━━━ DATASET RECORDS ━━━
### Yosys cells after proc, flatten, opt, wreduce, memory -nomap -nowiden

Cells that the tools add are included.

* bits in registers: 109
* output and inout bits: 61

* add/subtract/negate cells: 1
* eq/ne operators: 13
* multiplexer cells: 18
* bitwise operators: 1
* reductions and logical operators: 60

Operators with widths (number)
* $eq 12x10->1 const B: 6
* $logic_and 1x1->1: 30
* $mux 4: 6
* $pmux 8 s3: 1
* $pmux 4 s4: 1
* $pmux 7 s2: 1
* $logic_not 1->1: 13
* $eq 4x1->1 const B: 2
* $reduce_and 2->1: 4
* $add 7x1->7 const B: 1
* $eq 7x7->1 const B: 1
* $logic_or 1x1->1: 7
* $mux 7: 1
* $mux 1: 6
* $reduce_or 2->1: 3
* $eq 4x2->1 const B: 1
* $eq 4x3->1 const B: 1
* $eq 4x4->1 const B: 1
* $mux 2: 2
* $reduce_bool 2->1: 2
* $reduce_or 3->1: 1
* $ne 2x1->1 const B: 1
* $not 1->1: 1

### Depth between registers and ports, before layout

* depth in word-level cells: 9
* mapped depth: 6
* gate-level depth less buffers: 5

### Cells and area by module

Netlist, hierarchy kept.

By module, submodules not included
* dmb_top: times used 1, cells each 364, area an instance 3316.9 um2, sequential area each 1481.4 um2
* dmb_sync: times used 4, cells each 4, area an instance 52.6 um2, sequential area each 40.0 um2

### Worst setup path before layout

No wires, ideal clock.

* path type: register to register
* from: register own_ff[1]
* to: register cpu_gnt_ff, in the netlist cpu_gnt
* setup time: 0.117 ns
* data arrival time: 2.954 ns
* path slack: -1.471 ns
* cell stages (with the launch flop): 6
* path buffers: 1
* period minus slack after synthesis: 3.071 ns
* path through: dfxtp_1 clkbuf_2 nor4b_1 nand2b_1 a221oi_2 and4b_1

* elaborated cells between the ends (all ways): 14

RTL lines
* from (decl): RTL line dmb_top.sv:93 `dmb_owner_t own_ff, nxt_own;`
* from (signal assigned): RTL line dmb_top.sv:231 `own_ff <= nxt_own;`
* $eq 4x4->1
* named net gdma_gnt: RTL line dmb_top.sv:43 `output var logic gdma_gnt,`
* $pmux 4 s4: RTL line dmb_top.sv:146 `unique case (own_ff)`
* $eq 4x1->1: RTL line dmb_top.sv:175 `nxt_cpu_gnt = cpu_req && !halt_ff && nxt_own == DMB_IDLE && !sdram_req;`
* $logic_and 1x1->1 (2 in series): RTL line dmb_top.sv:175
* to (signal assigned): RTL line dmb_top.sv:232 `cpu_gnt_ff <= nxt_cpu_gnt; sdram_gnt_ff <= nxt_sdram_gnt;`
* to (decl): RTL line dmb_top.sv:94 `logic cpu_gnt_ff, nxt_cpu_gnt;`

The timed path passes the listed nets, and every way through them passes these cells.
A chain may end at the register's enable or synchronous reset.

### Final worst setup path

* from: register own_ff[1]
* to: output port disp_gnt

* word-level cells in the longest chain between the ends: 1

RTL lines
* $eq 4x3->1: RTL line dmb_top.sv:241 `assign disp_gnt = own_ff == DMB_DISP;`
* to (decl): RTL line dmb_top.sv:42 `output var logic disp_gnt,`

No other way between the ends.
==> config.mk <==
export PLATFORM = sky130hd
export DESIGN_NAME = pci_dev_flat
export DESIGN_NICKNAME = d
export VERILOG_FILES = /design/src/hw/pci_pkg.sv /design/src/hw/pci_link_if.sv /design/src/hw/pci_dev.sv /design/src/flat_wrapper.sv
export SDC_FILE = /design/constraint.sdc
export NUM_CORES = 2
export LEC_CHECK = 0
export ABC_AREA = 0
export BUFFER_PORTS_ARGS = -buffer_cell sky130_fd_sc_hd__buf_2
export CAP_MARGIN = 5
export CORE_ASPECT_RATIO = 0.9
export CORE_UTILIZATION = 55
export DETAILED_ROUTE_END_ITERATION = 16
export GPL_TIMING_DRIVEN = 0
export PLACE_DENSITY = 0.75
export SKIP_LAST_GASP = 1
export SLEW_MARGIN = 20
export SYNTH_ARGS = -nofsm -noshare
export SYNTH_HDL_FRONTEND = slang
export SYNTH_SLANG_ARGS = --single-unit
==> constraint.sdc <==
create_clock -name aclk -period 5.7 [get_ports aclk]
set_input_delay 0.57 -clock aclk [delete_from_list [all_inputs] [get_ports aclk]]
set_output_delay 0.57 -clock aclk [all_outputs]
set_load 0.01 [all_outputs]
━━━
What you give back must match the records word for word.

### Yosys cells after proc, flatten, opt, wreduce, memory -nomap -nowiden

Cells that the tools add are included.

* bits in registers: 109
* output and inout bits: 61

* add/subtract/negate cells: 1
* eq/ne operators: 13
* multiplexer cells: 18
* bitwise operators: 1
* reductions and logical operators: 60

Operators with widths (number)
* $eq 12x10->1 const B: 6
* $logic_and 1x1->1: 30
* $mux 4: 6
* $pmux 8 s3: 1
* $pmux 4 s4: 1
* $pmux 7 s2: 1
* $logic_not 1->1: 13
* $eq 4x1->1 const B: 2
* $reduce_and 2->1: 4
* $add 7x1->7 const B: 1
* $eq 7x7->1 const B: 1
* $logic_or 1x1->1: 7
* $mux 7: 1
* $mux 1: 6
* $reduce_or 2->1: 3
* $eq 4x2->1 const B: 1
* $eq 4x3->1 const B: 1
* $eq 4x4->1 const B: 1
* $mux 2: 2
* $reduce_bool 2->1: 2
* $reduce_or 3->1: 1
* $ne 2x1->1 const B: 1
* $not 1->1: 1

### Depth between registers and ports, before layout

* depth in word-level cells: 9
* mapped depth: 6
* gate-level depth less buffers: 5

### Cells and area by module

Netlist, hierarchy kept.

By module, submodules not included
* dmb_top: times used 1, cells each 364, area an instance 3316.9 um2, sequential area each 1481.4 um2
* dmb_sync: times used 4, cells each 4, area an instance 52.6 um2, sequential area each 40.0 um2

### Worst setup path before layout

No wires, ideal clock.

* path type: register to register
* from: register own_ff[1]
* to: register cpu_gnt_ff, in the netlist cpu_gnt
* setup time: 0.117 ns
* data arrival time: 2.954 ns
* path slack: -1.471 ns
* cell stages (with the launch flop): 6
* path buffers: 1
* period minus slack after synthesis: 3.071 ns
* path through: dfxtp_1 clkbuf_2 nor4b_1 nand2b_1 a221oi_2 and4b_1

* elaborated cells between the ends (all ways): 14

RTL lines
* from (decl): RTL line dmb_top.sv:93 `dmb_owner_t own_ff, nxt_own;`
* from (signal assigned): RTL line dmb_top.sv:231 `own_ff <= nxt_own;`
* $eq 4x4->1
* named net gdma_gnt: RTL line dmb_top.sv:43 `output var logic gdma_gnt,`
* $pmux 4 s4: RTL line dmb_top.sv:146 `unique case (own_ff)`
* $eq 4x1->1: RTL line dmb_top.sv:175 `nxt_cpu_gnt = cpu_req && !halt_ff && nxt_own == DMB_IDLE && !sdram_req;`
* $logic_and 1x1->1 (2 in series): RTL line dmb_top.sv:175
* to (signal assigned): RTL line dmb_top.sv:232 `cpu_gnt_ff <= nxt_cpu_gnt; sdram_gnt_ff <= nxt_sdram_gnt;`
* to (decl): RTL line dmb_top.sv:94 `logic cpu_gnt_ff, nxt_cpu_gnt;`

The timed path passes the listed nets, and every way through them passes these cells.
A chain may end at the register's enable or synchronous reset.

### Final worst setup path

* from: register own_ff[1]
* to: output port disp_gnt

* word-level cells in the longest chain between the ends: 1

RTL lines
* $eq 4x3->1: RTL line dmb_top.sv:241 `assign disp_gnt = own_ff == DMB_DISP;`
* to (decl): RTL line dmb_top.sv:42 `output var logic disp_gnt,`

No other way between the ends.
==> config.mk <==
export PLATFORM = sky130hd
export DESIGN_NAME = pci_dev_flat
export DESIGN_NICKNAME = d
export VERILOG_FILES = /design/src/hw/pci_pkg.sv /design/src/hw/pci_link_if.sv /design/src/hw/pci_dev.sv /design/src/flat_wrapper.sv
export SDC_FILE = /design/constraint.sdc
export NUM_CORES = 2
export LEC_CHECK = 0
export ABC_AREA = 0
export BUFFER_PORTS_ARGS = -buffer_cell sky130_fd_sc_hd__buf_2
export CAP_MARGIN = 5
export CORE_ASPECT_RATIO = 0.9
export CORE_UTILIZATION = 55
export DETAILED_ROUTE_END_ITERATION = 16
export GPL_TIMING_DRIVEN = 0
export PLACE_DENSITY = 0.75
export SKIP_LAST_GASP = 1
export SLEW_MARGIN = 20
export SYNTH_ARGS = -nofsm -noshare
export SYNTH_HDL_FRONTEND = slang
export SYNTH_SLANG_ARGS = --single-unit
==> constraint.sdc <==
create_clock -name aclk -period 5.7 [get_ports aclk]
set_input_delay 0.57 -clock aclk [delete_from_list [all_inputs] [get_ports aclk]]
set_output_delay 0.57 -clock aclk [all_outputs]
set_load 0.01 [all_outputs]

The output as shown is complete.